It was the best of times, it was… well, it was still pretty good.
Despite an initial public offering bottleneck that arrived in mid-spring courtesy of the wildly fluctuating public markets, overall first half IPO volume for venture-backed companies managed to reach lofty heights this year with a total of 131 firms raising approximately $12.81 billion.
While that figure may not quite match up against second half activity from 1999, it was still more than enough to almost double last year’s first half, which only brought in about $7.1 billion for venture-backed firms. Moreover, second quarter IPO volume for 2000, which was said to have borne the brunt of Nasdaq’s burden, performed admirably with a hearty $4.3 billion raised from 54 offerings.
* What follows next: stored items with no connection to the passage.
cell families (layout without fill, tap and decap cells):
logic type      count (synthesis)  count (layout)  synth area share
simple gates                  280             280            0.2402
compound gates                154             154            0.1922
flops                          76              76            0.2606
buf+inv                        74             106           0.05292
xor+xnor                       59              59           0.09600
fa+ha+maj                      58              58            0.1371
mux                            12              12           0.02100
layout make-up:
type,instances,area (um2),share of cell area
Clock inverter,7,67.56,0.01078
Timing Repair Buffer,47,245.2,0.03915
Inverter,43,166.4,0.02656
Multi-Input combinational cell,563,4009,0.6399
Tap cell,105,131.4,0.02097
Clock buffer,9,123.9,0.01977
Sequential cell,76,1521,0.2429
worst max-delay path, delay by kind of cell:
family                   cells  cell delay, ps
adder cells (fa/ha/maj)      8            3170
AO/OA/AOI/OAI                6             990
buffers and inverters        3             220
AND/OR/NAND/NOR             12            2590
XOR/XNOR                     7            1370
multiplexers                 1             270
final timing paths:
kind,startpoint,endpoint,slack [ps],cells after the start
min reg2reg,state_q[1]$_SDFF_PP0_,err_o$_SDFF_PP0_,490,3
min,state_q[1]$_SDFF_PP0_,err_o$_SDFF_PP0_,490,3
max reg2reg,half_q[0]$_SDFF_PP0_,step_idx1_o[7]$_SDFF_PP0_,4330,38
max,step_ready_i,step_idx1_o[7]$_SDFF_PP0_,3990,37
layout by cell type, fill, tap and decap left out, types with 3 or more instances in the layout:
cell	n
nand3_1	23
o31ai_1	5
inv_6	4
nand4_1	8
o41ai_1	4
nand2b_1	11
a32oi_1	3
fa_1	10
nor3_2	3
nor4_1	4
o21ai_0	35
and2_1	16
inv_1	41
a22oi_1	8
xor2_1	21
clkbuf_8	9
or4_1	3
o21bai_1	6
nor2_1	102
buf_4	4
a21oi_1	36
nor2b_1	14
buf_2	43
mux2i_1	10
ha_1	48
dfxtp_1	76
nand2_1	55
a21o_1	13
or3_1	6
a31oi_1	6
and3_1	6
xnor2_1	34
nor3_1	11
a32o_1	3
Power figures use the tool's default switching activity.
**config.mk**
```make
export PLATFORM = sky130hd
export DESIGN_NAME = lcd_dbg_display
export DESIGN_NICKNAME = d
export VERILOG_FILES = /design/src/rtl/lcd_dbg_display.sv
export SDC_FILE = /design/constraint.sdc
export NUM_CORES = 1
export LEC_CHECK = 0
export BUFFER_PORTS_ARGS = -buffer_cell sky130_fd_sc_hd__buf_2
export CORE_UTILIZATION = 45
export CTS_CLUSTER_DIAMETER = 40
export DETAILED_ROUTE_END_ITERATION = 10
export PLACE_DENSITY = 0.6
export SLEW_MARGIN = 20
export SYNTH_ARGS = -nofsm -noshare
export SYNTH_HDL_FRONTEND = slang
export SYNTH_SLANG_ARGS = --single-unit
```
**constraint.sdc**
```tcl
create_clock -name clk -period 4.7 [get_ports clk]
set_clock_uncertainty 0.1 [all_clocks]
set_input_delay 0.705 -clock clk [delete_from_list [all_inputs] [get_ports clk]]
set_output_delay 0.705 -clock clk [all_outputs]
set_load 0.02 [all_outputs]
```
**src/rtl/lcd_dbg_display.sv**
```systemverilog
// rtl/lcd_dbg_display.sv - HD44780 4-bit LCD driver showing a text line and a labelled hex debug word
//
// Ports:
//   clk          in   system clock
//   rst_n        in   asynchronous active-low reset
//   line0_text   in   8*COLS bits, ASCII for line 0, MSB byte = leftmost character
//   label        in   8*LBL_CHARS bits, ASCII label for line 1, MSB byte = leftmost
//   data         in   DATA_W bits, debug word rendered as DATA_W/4 hex digits on line 1
//   busy         out  high while init or a redraw is in progress
//   lcd_e        out  LCD enable strobe
//   lcd_rs       out  0 = command, 1 = data
//   lcd_rw       out  tied 0
//   lcd_dat      out  LCD data nibble DB7..DB4
//
// Optional feature macro: LCD_ZERO_BLANK_EN (leading zero hex digits render as spaces).

module lcd_dbg_display #(
    parameter int COLS      = 16,
    parameter int DATA_W    = 32,
    parameter int LBL_CHARS = 7,
    parameter int PWRON_CYC = 750000,
    parameter int E_CYC     = 12,
    parameter int NIB_GAP   = 50,
    parameter int CMD_CYC   = 2000,
    parameter int CLR_CYC   = 82000
) (
    input  logic                   clk,
    input  logic                   rst_n,
    input  logic [8*COLS-1:0]      line0_text,
    input  logic [8*LBL_CHARS-1:0] label,
    input  logic [DATA_W-1:0]      data,
    output logic                   busy,
    output logic                   lcd_e,
    output logic                   lcd_rs,
    output logic                   lcd_rw,
    output logic [3:0]             lcd_dat
);

    localparam int NDIG     = DATA_W / 4;
    localparam int DIG0     = COLS - NDIG;
    localparam int IN_W     = 8*COLS + 8*LBL_CHARS + DATA_W;
    localparam int MAX_A    = (PWRON_CYC > CLR_CYC) ? PWRON_CYC : CLR_CYC;
    localparam int MAX_B    = (CMD_CYC > NIB_GAP) ? CMD_CYC : NIB_GAP;
    localparam int MAX_C    = (MAX_B > E_CYC) ? MAX_B : E_CYC;
    localparam int MAX_WAIT = (MAX_A > MAX_C) ? MAX_A : MAX_C;
    localparam int CW       = $clog2(MAX_WAIT + 1);
    localparam int IW       = $clog2(COLS);

    localparam logic [CW-1:0] PWRON_LAST = CW'(PWRON_CYC - 1);
    localparam logic [CW-1:0] E_LAST     = CW'(E_CYC - 1);
    localparam logic [CW-1:0] GAP_LAST   = CW'(NIB_GAP - 1);
    localparam logic [CW-1:0] CMD_LAST   = CW'(CMD_CYC - 1);
    localparam logic [CW-1:0] CLR_LAST   = CW'(CLR_CYC - 1);
    localparam logic [IW-1:0] COL_LAST   = IW'(COLS - 1);
    localparam logic [IW-1:0] INIT_LAST  = IW'(3);

    typedef enum logic [2:0] {
        S_PWRON, S_INIT8, S_INITB, S_IDLE, S_SNAP, S_ADDR, S_CHAR
    } state_t;

    // Nibble writer phases: SETUP drives rs/dat one cycle ahead of lcd_e,
    // EHI holds lcd_e, GAP separates the two nibbles, WAIT is the command delay.
    typedef enum logic [2:0] {
        W_IDLE, W_SETUP, W_EHI, W_GAP, W_WAIT
    } wr_t;

    state_t                state_q;
    wr_t                   wr_q;
    logic [CW-1:0]         cnt_q;
    logic [IW-1:0]         idx_q;
    logic                  line_q;
    logic [3:0]            wr_lo_nib_q;
    logic                  wr_lo_q;
    logic                  wr_clr_q;
    logic                  lcd_e_q;
    logic                  lcd_rs_q;
    logic [3:0]            lcd_dat_q;

    logic [IN_W-1:0]       in_q;
    logic [IN_W-1:0]       in_prev_q;
    logic                  pending_q;
    logic [8*COLS-1:0]     line0_q;
    logic [8*COLS-1:0]     line1_q;

    logic [8*COLS-1:0]     in_line0;
    logic [8*LBL_CHARS-1:0] in_label;
    logic [DATA_W-1:0]     in_data;
    logic [8*COLS-1:0]     line1_d;
    logic [3:0]            nib;
    logic                  changed;
    logic                  enter_snap;
    logic [7:0]            cur_byte;
    logic                  cur_rs;
    logic                  cur_single;
    logic                  send_req;
    int                    col_sh;
`ifdef LCD_ZERO_BLANK_EN
    logic                  lead;
`endif

    assign in_line0 = in_q[IN_W-1 -: 8*COLS];
    assign in_label = in_q[DATA_W +: 8*LBL_CHARS];
    assign in_data  = in_q[DATA_W-1:0];

    assign changed    = (in_q != in_prev_q);
    assign enter_snap = (state_q == S_IDLE) && pending_q;

    assign busy    = !((state_q == S_IDLE) && !pending_q);
    assign lcd_e   = lcd_e_q;
    assign lcd_rs  = lcd_rs_q;
    assign lcd_rw  = 1'b0;
    assign lcd_dat = lcd_dat_q;

    function automatic logic [7:0] hex_ascii(input logic [3:0] n);
        hex_ascii = (n < 4'd10) ? (8'h30 + {4'h0, n}) : (8'h37 + {4'h0, n});
    endfunction

    // Input registration and change detect; a change on the same cycle as
    // SNAP entry keeps pending set so the newer value gets its own redraw.
    always_ff @(posedge clk or negedge rst_n) begin
        if (!rst_n) begin
            in_q      <= '0;
            in_prev_q <= '0;
            pending_q <= 1'b1;
        end else begin
            in_q      <= {line0_text, label, data};
            in_prev_q <= in_q;
            if (changed) begin
                pending_q <= 1'b1;
            end else if (enter_snap) begin
                pending_q <= 1'b0;
            end
        end
    end

    // Line-1 rendering: label, space fill, then right-justified hex digits.
    always_comb begin
        line1_d = '0;
        nib     = '0;
`ifdef LCD_ZERO_BLANK_EN
        lead    = 1'b1;
`endif
        for (int c = 0; c < LBL_CHARS; c++) begin
            line1_d[8*(COLS-1-c) +: 8] = in_label[8*(LBL_CHARS-1-c) +: 8];
        end
        for (int c = LBL_CHARS; c < DIG0; c++) begin
            line1_d[8*(COLS-1-c) +: 8] = 8'h20;
        end
        for (int k = 0; k < NDIG; k++) begin
            nib = in_data[4*(NDIG-1-k) +: 4];
            line1_d[8*(NDIG-1-k) +: 8] = hex_ascii(nib);
`ifdef LCD_ZERO_BLANK_EN
            if (nib != 4'h0) begin
                lead = 1'b0;
            end
            // The least-significant digit is never blanked so zero shows "0".
            if (lead && (k != NDIG-1)) begin
                line1_d[8*(NDIG-1-k) +: 8] = 8'h20;
            end
`endif
        end
    end

    // Frame snapshot: the redraw in flight always reads from these registers,
    // so input changes during a redraw cannot tear the displayed frame.
    always_ff @(posedge clk or negedge rst_n) begin
        if (!rst_n) begin
            line0_q <= '0;
            line1_q <= '0;
        end else if (state_q == S_SNAP) begin
            line0_q <= in_line0;
            line1_q <= line1_d;
        end
    end

    // Byte the current state wants to send next.
    always_comb begin
        cur_byte   = 8'h00;
        cur_rs     = 1'b0;
        cur_single = 1'b0;
        send_req   = 1'b0;
        col_sh     = 0;
        case (state_q)
            S_INIT8: begin
                send_req   = 1'b1;
                cur_single = 1'b1;
                cur_byte   = (idx_q == INIT_LAST) ? 8'h02 : 8'h03;
            end
            S_INITB: begin
                send_req = 1'b1;
                case (idx_q[1:0])
                    2'd0:    cur_byte = 8'h28;
                    2'd1:    cur_byte = 8'h0C;
                    2'd2:    cur_byte = 8'h06;
                    default: cur_byte = 8'h01;
                endcase
            end
            S_ADDR: begin
                send_req = 1'b1;
                cur_byte = line_q ? 8'hC0 : 8'h80;
            end
            S_CHAR: begin
                send_req = 1'b1;
                cur_rs   = 1'b1;
                col_sh   = 8 * (COLS - 1 - int'(idx_q));
                cur_byte = line_q ? line1_q[col_sh +: 8] : line0_q[col_sh +: 8];
            end
            default: ;
        endcase
    end

    // Main sequencer and nibble writer. The main state only advances when the
    // writer returns to W_IDLE after the post-byte wait.
    always_ff @(posedge clk or negedge rst_n) begin
        if (!rst_n) begin
            state_q     <= S_PWRON;
            wr_q        <= W_IDLE;
            cnt_q       <= '0;
            idx_q       <= '0;
            line_q      <= 1'b0;
            wr_lo_nib_q <= '0;
            wr_lo_q     <= 1'b0;
            wr_clr_q    <= 1'b0;
            lcd_e_q     <= 1'b0;
            lcd_rs_q    <= 1'b0;
            lcd_dat_q   <= '0;
        end else begin
            case (wr_q)
                W_IDLE: begin
                    if (state_q == S_PWRON) begin
                        if (cnt_q == PWRON_LAST) begin
                            cnt_q   <= '0;
                            idx_q   <= '0;
                            state_q <= S_INIT8;
                        end else begin
                            cnt_q <= cnt_q + 1'b1;
                        end
                    end else if (state_q == S_IDLE) begin
                        if (pending_q) begin
                            state_q <= S_SNAP;
                        end
                    end else if (state_q == S_SNAP) begin
                        state_q <= S_ADDR;
                        line_q  <= 1'b0;
                        idx_q   <= '0;
                    end else if (send_req) begin
                        // Single init nibbles go straight to the post-byte wait.
                        wr_lo_nib_q <= cur_byte[3:0];
                        wr_lo_q     <= cur_single;
                        wr_clr_q    <= !cur_single && (cur_byte == 8'h01);
                        lcd_rs_q    <= cur_rs;
                        lcd_dat_q   <= cur_single ? cur_byte[3:0] : cur_byte[7:4];
                        wr_q        <= W_SETUP;
                    end
                end
                W_SETUP: begin
                    lcd_e_q <= 1'b1;
                    cnt_q   <= '0;
                    wr_q    <= W_EHI;
                end
                W_EHI: begin
                    if (cnt_q == E_LAST) begin
                        lcd_e_q <= 1'b0;
                        cnt_q   <= '0;
                        wr_q    <= wr_lo_q ? W_WAIT : W_GAP;
                    end else begin
                        cnt_q <= cnt_q + 1'b1;
                    end
                end
                W_GAP: begin
                    if (cnt_q == GAP_LAST) begin
                        cnt_q     <= '0;
                        lcd_dat_q <= wr_lo_nib_q;
                        wr_lo_q   <= 1'b1;
                        wr_q      <= W_SETUP;
                    end else begin
                        cnt_q <= cnt_q + 1'b1;
                    end
                end
                W_WAIT: begin
                    if (cnt_q == (wr_clr_q ? CLR_LAST : CMD_LAST)) begin
                        cnt_q <= '0;
                        wr_q  <= W_IDLE;
                        case (state_q)
                            S_INIT8: begin
                                if (idx_q == INIT_LAST) begin
                                    state_q <= S_INITB;
                                    idx_q   <= '0;
                                end else begin
                                    idx_q <= idx_q + 1'b1;
                                end
                            end
                            S_INITB: begin
                                if (idx_q == INIT_LAST) begin
                                    state_q <= S_IDLE;
                                    idx_q   <= '0;
                                end else begin
                                    idx_q <= idx_q + 1'b1;
                                end
                            end
                            S_ADDR: begin
                                state_q <= S_CHAR;
                                idx_q   <= '0;
                            end
                            S_CHAR: begin
                                if (idx_q == COL_LAST) begin
                                    idx_q <= '0;
                                    if (line_q) begin
                                        line_q  <= 1'b0;
                                        state_q <= S_IDLE;
                                    end else begin
                                        line_q  <= 1'b1;
                                        state_q <= S_ADDR;
                                    end
                                end else begin
                                    idx_q <= idx_q + 1'b1;
                                end
                            end
                            default: state_q <= S_IDLE;
                        endcase
                    end else begin
                        cnt_q <= cnt_q + 1'b1;
                    end
                end
                default: wr_q <= W_IDLE;
            endcase
        end
    end

endmodule

```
“It was a truly remarkable time,” said Benjamin McCleary, an executive with McFarland Dewey & Co., of the past year’s IPO activity. “I don’t think we’ve seen another period quite like it.”
Indeed, it was a half in which the dotcom millionaire ruled and retail investors continued to judge investment advisors based on their relative access to new IPOs, rather than on their relative track records when it came to overall returns.
The actual spark that caused this first half venture-backed IPO explosion, however, is still a matter of some debate. For some, like McCleary, it’s pretty much a simple case of supply and demand.
“This is industry-driven,” he said. “Since venture capital firms have been pouring so much money into these start-up companies – especially in the Internet sector – there’s obviously going to be more venture-backed IPOs out in the market.”
Although such an opinion is not uncommon, the venture capital community itself has a far different take on the situation. For VCs, the first half of 2000 was a time in which they often found themselves virtually competing directly with the public markets as underwriters and twenty-something chief executives pushed for the recognition and rewards believed to accompany an IPO.
“I think that the public markets were taking my job away from me for a while,” said Jim Armstrong, managing partner with idealab Capital Partners. “You used to have to show two or three or four quarters of profitability before you could go public, but then we got this I just put up a Web site so now I’ll file my S-1 mentality’ and everything just got silly.”
Leading this so-called silliness in the first half were communications and Internet-specific companies. Communications plays, led by a mammoth $409.8 million offering from Carrier 1 International SA, raised just under $3.86 billion with average deals coming in at around $154.4 million.
For their part, Internet-specific companies brought in over $3.74 billion, although the average investment size was significantly smaller since 42 Internet-specific firms went public as compared with only 25 communications offerings. The largest Internet-specific deal came from Waltham, Mass.-based StorageNetworks Inc., which executed a $243 million IPO on June 29.
As for what the second half will hold, it is likely that the last few months will prove to be legitimate indicators. While strong venture-backed companies like StorageNetworks will successfully find their way into the public market, there will be a high number of weaker firms withdrawing their registration papers and looking for emergency venture funding.
“I guess that there are some firms waiting for public investors to get stupid again, but it’s just not going to happen,” Armstrong said. “There will, of course, be some good opportunities out there… and the Internet is still growing, but some of the companies involved are still really young and just need a bit more time to grow.”